Work item: In the lines below, look for "locked". Copy each line where it appears.

START Input

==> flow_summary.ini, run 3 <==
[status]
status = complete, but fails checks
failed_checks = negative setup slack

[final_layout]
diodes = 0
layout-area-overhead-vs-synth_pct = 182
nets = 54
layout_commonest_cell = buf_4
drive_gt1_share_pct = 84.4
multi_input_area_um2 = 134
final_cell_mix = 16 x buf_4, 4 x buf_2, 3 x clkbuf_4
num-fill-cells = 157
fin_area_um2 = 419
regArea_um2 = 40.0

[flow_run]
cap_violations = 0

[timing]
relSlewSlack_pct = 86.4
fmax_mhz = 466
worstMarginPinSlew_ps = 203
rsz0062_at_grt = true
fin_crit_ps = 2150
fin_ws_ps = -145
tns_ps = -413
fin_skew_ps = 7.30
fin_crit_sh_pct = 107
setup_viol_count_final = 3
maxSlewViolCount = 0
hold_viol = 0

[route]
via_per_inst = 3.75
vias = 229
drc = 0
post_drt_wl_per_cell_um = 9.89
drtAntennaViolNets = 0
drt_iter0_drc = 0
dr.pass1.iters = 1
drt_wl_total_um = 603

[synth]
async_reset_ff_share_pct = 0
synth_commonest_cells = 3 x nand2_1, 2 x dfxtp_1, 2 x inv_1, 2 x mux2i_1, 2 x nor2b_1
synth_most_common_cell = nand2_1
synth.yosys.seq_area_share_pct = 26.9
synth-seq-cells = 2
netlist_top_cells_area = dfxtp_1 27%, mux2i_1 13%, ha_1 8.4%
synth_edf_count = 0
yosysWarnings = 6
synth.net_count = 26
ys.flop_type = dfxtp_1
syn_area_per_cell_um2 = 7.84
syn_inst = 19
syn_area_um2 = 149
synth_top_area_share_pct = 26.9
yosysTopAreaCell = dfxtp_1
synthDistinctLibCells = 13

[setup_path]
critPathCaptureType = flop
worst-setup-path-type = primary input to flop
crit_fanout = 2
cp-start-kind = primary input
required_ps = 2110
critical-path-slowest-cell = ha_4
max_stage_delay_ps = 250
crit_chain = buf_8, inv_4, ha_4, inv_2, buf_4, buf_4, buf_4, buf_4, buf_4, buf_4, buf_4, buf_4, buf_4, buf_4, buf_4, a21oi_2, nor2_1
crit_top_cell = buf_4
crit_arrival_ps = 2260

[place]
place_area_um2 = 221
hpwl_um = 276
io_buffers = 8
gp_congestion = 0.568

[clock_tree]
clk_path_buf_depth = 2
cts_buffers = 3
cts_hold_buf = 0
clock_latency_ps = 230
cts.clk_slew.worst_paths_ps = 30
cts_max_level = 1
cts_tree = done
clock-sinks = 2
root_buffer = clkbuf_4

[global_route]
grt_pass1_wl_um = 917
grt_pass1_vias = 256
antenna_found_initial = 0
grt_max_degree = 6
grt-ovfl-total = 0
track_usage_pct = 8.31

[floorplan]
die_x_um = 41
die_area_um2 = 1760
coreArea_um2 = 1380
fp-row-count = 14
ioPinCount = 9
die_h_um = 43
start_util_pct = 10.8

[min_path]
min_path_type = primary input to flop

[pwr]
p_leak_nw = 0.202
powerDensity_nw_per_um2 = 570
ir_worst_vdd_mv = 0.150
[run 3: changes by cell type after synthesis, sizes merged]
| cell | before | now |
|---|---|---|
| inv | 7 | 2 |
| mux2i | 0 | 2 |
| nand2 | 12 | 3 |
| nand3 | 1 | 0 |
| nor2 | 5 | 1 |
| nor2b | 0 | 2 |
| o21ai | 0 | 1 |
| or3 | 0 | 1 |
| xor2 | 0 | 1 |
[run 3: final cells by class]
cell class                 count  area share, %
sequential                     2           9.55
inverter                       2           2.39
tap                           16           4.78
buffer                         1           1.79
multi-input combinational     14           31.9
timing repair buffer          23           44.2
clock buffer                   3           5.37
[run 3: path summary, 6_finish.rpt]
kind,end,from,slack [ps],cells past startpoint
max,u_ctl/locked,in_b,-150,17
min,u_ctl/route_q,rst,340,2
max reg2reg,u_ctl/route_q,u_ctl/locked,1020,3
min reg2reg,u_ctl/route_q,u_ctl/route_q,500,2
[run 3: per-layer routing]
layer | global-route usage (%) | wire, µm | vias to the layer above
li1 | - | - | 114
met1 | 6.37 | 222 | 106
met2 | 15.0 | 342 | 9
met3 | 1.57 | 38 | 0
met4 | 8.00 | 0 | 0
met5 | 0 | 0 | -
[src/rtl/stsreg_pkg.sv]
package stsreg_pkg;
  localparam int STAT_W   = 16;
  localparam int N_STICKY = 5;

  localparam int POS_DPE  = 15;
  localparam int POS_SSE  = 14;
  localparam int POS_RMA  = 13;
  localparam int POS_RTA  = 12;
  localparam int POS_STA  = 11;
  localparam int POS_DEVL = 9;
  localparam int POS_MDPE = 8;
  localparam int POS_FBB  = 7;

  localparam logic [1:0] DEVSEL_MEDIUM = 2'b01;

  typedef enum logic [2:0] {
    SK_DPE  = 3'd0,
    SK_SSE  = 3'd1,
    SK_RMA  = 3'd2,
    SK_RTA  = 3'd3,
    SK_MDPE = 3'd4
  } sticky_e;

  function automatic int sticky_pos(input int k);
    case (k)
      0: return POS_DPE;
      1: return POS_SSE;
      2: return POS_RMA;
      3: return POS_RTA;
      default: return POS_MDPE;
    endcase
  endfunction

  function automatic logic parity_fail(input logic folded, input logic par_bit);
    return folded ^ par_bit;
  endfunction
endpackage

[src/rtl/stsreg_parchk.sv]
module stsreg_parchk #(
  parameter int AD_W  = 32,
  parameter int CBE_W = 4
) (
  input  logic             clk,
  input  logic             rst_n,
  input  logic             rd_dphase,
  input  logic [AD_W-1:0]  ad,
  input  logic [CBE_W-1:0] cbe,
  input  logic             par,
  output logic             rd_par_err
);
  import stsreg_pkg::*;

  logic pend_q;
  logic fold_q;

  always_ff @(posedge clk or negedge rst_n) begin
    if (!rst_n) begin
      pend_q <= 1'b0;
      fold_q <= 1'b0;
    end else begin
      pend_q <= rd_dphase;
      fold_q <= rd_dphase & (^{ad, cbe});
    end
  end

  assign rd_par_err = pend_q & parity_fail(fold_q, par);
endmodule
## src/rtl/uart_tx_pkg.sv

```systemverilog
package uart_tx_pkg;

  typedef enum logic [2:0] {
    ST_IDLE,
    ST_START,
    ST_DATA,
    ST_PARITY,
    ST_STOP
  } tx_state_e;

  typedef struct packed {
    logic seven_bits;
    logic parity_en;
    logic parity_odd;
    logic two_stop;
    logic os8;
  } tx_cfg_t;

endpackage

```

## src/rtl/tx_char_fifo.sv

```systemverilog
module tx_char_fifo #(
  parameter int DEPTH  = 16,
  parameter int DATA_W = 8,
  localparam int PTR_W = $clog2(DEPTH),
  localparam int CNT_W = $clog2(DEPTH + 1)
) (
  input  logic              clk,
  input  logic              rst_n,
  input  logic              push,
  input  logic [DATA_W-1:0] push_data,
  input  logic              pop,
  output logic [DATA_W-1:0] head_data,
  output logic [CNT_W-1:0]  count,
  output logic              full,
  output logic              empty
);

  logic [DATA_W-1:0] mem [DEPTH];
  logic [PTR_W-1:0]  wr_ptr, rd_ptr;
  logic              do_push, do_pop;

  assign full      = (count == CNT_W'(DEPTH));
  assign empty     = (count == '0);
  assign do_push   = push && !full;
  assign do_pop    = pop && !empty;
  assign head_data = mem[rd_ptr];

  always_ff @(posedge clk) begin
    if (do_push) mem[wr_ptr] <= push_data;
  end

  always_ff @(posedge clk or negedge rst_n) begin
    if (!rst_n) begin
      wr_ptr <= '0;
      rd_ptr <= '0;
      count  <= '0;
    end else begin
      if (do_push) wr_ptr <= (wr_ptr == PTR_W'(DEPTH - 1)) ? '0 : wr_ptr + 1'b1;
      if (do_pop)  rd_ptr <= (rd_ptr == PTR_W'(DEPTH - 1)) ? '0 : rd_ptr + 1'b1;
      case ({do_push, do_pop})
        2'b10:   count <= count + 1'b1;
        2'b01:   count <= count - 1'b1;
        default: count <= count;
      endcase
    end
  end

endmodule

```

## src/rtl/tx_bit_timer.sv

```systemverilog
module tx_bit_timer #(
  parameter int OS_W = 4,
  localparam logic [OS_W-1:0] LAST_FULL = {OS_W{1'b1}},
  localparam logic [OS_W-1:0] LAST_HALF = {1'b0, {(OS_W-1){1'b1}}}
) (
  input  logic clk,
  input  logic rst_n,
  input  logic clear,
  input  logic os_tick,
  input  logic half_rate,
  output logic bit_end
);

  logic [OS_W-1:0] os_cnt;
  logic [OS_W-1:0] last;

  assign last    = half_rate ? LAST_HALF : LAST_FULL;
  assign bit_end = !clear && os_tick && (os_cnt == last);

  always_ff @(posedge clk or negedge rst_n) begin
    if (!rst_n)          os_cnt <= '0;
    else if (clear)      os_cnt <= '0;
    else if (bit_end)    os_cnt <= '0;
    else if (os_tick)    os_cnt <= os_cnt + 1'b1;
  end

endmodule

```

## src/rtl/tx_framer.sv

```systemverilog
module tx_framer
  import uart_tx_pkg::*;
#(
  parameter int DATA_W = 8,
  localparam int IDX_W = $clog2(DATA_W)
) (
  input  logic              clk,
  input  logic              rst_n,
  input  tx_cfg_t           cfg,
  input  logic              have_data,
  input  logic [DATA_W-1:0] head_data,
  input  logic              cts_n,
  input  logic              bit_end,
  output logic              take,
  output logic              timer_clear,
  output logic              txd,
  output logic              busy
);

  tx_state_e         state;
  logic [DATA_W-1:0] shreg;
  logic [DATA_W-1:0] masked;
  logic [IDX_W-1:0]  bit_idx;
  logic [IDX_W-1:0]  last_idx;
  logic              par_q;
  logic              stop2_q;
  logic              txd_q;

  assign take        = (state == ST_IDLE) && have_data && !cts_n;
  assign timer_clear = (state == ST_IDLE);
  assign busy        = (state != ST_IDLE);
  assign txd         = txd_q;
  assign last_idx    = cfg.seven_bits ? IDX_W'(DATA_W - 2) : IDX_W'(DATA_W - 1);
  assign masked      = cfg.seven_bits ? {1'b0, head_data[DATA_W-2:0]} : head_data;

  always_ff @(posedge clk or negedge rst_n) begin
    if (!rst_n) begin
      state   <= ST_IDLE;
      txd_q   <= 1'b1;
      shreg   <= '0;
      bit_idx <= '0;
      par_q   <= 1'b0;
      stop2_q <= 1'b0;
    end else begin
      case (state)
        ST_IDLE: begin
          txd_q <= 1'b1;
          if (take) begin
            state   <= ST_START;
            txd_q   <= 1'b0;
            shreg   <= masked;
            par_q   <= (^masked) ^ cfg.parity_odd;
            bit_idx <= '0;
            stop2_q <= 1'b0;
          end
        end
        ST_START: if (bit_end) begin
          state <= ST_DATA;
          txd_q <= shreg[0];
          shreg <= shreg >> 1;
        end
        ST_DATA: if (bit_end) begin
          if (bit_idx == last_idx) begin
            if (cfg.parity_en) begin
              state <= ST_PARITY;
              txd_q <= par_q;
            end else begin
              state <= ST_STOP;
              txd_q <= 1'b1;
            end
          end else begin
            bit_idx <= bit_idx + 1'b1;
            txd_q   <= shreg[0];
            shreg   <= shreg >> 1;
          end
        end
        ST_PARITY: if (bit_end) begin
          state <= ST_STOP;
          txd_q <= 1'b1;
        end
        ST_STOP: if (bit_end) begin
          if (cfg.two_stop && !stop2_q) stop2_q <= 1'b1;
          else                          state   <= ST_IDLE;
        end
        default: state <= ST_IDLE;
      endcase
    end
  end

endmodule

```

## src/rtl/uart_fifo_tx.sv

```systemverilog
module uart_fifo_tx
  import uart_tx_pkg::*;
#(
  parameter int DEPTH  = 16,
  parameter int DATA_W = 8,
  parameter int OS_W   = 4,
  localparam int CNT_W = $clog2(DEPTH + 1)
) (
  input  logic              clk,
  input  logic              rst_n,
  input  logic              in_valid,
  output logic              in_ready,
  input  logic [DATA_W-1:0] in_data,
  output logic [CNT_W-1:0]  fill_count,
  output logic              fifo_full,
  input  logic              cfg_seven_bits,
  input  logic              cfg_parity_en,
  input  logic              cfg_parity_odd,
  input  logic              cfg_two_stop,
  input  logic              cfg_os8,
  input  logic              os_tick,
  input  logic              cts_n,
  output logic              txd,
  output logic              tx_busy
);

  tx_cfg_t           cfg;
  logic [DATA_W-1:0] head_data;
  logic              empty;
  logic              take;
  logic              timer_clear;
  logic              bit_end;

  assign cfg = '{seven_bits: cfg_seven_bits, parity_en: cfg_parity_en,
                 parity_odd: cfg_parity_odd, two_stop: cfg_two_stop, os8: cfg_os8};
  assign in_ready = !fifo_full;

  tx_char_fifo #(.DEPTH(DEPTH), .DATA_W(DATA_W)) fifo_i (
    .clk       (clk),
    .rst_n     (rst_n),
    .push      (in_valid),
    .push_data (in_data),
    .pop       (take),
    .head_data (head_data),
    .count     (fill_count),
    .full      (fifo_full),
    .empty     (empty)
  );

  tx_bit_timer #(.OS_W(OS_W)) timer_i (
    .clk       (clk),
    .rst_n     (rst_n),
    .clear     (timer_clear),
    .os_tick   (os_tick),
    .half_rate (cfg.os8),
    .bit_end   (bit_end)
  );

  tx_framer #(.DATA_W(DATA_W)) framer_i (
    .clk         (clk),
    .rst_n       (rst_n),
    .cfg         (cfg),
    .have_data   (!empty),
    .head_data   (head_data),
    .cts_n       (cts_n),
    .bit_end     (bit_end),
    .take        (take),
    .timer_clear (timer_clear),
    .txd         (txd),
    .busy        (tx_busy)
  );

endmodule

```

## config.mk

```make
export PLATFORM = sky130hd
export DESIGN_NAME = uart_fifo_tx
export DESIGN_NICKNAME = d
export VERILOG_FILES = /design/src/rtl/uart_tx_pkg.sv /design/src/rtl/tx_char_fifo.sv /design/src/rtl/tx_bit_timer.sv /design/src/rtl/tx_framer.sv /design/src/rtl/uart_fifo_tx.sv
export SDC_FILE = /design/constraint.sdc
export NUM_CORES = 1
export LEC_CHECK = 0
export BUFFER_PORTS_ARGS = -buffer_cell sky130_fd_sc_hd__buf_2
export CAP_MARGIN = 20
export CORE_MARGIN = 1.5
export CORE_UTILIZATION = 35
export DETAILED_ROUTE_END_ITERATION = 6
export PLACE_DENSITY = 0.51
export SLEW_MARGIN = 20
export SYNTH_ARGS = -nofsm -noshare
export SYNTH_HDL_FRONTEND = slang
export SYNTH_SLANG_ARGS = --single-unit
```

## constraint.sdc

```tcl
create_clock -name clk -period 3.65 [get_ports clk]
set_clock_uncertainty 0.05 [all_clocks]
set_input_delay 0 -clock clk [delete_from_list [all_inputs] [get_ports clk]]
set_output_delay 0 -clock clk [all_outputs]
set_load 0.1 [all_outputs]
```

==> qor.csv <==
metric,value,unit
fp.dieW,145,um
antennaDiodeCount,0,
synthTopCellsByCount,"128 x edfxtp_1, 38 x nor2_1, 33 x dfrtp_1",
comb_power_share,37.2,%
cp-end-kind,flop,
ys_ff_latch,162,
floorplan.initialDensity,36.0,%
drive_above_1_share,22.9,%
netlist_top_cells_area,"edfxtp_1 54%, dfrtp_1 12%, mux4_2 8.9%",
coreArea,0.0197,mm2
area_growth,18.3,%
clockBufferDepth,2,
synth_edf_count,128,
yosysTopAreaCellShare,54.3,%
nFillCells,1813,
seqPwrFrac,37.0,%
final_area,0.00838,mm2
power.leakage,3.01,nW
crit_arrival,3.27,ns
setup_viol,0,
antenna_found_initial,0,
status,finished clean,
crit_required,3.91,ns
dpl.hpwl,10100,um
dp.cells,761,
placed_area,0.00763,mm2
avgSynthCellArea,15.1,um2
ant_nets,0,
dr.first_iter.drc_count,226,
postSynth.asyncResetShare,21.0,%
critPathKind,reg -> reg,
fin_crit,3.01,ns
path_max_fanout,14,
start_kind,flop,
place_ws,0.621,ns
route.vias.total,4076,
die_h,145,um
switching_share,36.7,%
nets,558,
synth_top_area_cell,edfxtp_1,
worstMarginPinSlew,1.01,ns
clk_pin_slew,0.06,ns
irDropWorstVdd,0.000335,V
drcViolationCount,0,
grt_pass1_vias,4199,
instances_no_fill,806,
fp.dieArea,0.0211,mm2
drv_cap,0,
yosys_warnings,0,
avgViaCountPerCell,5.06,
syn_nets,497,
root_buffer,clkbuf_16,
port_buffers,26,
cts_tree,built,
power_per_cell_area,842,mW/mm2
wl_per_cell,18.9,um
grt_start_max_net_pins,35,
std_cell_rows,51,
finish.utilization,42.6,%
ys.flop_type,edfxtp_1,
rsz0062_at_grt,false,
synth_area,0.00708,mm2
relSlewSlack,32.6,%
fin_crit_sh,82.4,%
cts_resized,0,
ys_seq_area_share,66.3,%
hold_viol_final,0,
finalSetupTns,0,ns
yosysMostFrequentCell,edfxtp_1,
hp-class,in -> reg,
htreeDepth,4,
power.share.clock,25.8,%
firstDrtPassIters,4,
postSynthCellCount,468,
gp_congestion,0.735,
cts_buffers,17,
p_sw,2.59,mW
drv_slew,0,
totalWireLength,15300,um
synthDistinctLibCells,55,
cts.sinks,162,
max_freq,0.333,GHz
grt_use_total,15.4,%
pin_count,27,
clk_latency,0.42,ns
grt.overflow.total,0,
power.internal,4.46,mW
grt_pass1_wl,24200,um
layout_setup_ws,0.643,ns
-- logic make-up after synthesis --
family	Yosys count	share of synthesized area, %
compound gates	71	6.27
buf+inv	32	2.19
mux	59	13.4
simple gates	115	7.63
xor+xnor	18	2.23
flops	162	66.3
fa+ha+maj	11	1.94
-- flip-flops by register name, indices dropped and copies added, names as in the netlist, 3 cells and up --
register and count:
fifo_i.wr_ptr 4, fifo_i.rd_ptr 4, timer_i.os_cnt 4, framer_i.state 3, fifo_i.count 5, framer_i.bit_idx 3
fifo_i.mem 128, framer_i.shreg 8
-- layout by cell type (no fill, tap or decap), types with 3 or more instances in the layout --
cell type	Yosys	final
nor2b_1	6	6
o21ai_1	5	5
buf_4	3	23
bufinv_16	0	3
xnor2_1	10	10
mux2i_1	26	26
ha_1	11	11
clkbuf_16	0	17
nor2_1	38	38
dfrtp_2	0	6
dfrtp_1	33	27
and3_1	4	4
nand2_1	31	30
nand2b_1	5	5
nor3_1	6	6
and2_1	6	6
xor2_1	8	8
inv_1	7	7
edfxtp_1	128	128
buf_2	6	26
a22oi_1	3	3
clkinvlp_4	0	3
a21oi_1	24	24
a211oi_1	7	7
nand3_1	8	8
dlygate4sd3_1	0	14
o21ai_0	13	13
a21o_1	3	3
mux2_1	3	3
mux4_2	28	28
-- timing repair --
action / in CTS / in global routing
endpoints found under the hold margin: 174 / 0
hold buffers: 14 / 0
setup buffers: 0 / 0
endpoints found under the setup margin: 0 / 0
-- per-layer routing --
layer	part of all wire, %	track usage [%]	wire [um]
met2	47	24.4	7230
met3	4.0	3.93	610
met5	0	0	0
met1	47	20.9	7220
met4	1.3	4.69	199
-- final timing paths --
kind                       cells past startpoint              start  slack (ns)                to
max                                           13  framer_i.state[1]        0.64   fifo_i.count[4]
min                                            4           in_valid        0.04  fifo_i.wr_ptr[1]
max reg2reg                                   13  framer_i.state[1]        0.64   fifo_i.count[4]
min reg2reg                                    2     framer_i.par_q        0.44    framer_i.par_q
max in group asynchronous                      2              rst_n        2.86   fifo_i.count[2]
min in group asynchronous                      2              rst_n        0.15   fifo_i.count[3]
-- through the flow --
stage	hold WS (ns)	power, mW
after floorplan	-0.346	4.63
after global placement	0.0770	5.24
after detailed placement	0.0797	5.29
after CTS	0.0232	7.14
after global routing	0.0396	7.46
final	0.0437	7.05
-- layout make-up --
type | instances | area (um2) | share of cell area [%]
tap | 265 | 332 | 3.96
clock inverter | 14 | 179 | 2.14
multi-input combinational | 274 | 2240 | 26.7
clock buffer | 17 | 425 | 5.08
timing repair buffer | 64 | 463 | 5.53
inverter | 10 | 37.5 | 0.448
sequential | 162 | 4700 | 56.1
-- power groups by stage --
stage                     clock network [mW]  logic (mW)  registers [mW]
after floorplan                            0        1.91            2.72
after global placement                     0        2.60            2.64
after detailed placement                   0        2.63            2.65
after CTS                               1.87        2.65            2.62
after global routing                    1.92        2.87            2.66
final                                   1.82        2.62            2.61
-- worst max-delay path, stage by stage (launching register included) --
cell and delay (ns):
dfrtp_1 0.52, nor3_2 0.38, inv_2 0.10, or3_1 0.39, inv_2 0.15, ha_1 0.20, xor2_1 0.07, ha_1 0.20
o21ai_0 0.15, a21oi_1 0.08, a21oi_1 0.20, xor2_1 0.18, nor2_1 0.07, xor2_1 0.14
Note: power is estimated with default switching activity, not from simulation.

END Input

The answer:
max,u_ctl/locked,in_b,-150,17
max reg2reg,u_ctl/route_q,u_ctl/locked,1020,3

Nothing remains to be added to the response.